▶ **Required action**
Only lines holding the word "constraint" should be copied from the material.

Records for this exercise Block Start

File: src/hw/rtl/brb_pkg.sv
`timescale 1ns / 1ps
// ============================================================================
// brb_pkg
// Shared types and codes of the byte ring buffer with block writes.
// ============================================================================
package brb_pkg;

    localparam int CFG_W       = 11;
    localparam int LEN_W       = 11;
    localparam int QUEUE_DEPTH = 4;
    localparam int QUEUE_AW    = 2;

    typedef enum logic [1:0] {
        ACT_WRITE = 2'd0,
        ACT_READ  = 2'd1,
        ACT_CLEAR = 2'd2
    } t_action;

    typedef enum logic [1:0] {
        CMD_WRITE = 2'd0,
        CMD_READ  = 2'd1,
        CMD_CLEAR = 2'd2
    } t_cmd_kind;

    typedef enum logic [1:0] {
        ST_OK      = 2'd0,
        ST_NOSPACE = 2'd1,
        ST_EMPTY   = 2'd2
    } t_status;

    typedef enum logic {
        BK_IDLE = 1'b0,
        BK_READ = 1'b1
    } t_back_state;

    typedef struct packed {
        t_cmd_kind         kind;
        logic [7:0]        data;
        logic              start;
        logic [LEN_W-1:0]  length;
    } t_cmd;

    typedef struct packed {
        logic              valid;
        t_status           status;
        logic [7:0]        data;
        logic              byte_valid;
        logic [LEN_W-1:0]  amount;
        logic              last;
    } t_result;

endpackage
--- config.mk ---
export PLATFORM = sky130hd
export DESIGN_NAME = brb_queue
export DESIGN_NICKNAME = d
export VERILOG_FILES = /design/src/hw/rtl/brb_pkg.sv /design/src/hw/rtl/brb_queue.sv
export SDC_FILE = /design/constraint.sdc
export NUM_CORES = 1
export LEC_CHECK = 0
export ABC_AREA = 1
export BUFFER_PORTS_ARGS = -buffer_cell sky130_fd_sc_hd__buf_2
export CORE_UTILIZATION = 50
export CTS_CLUSTER_SIZE = 10
export DETAILED_ROUTE_END_ITERATION = 12
export GPL_TIMING_DRIVEN = 0
export PLACE_DENSITY = 0.81
export RECOVER_POWER = 50
export SETUP_SLACK_MARGIN = 0.15
export SYNTH_ARGS = -nofsm -noshare
export SYNTH_HDL_FRONTEND = slang
export SYNTH_SLANG_ARGS = --single-unit
--- constraint.sdc ---
create_clock -name i_clk -period 3.75 [get_ports i_clk]
set_input_delay 0.1875 -clock i_clk [delete_from_list [all_inputs] [get_ports i_clk]]
set_output_delay 0.1875 -clock i_clk [all_outputs]
set_load 0.01 [all_outputs]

Records for this exercise Block End

▶ **Result of this task**
export SDC_FILE = /design/constraint.sdc
--- constraint.sdc ---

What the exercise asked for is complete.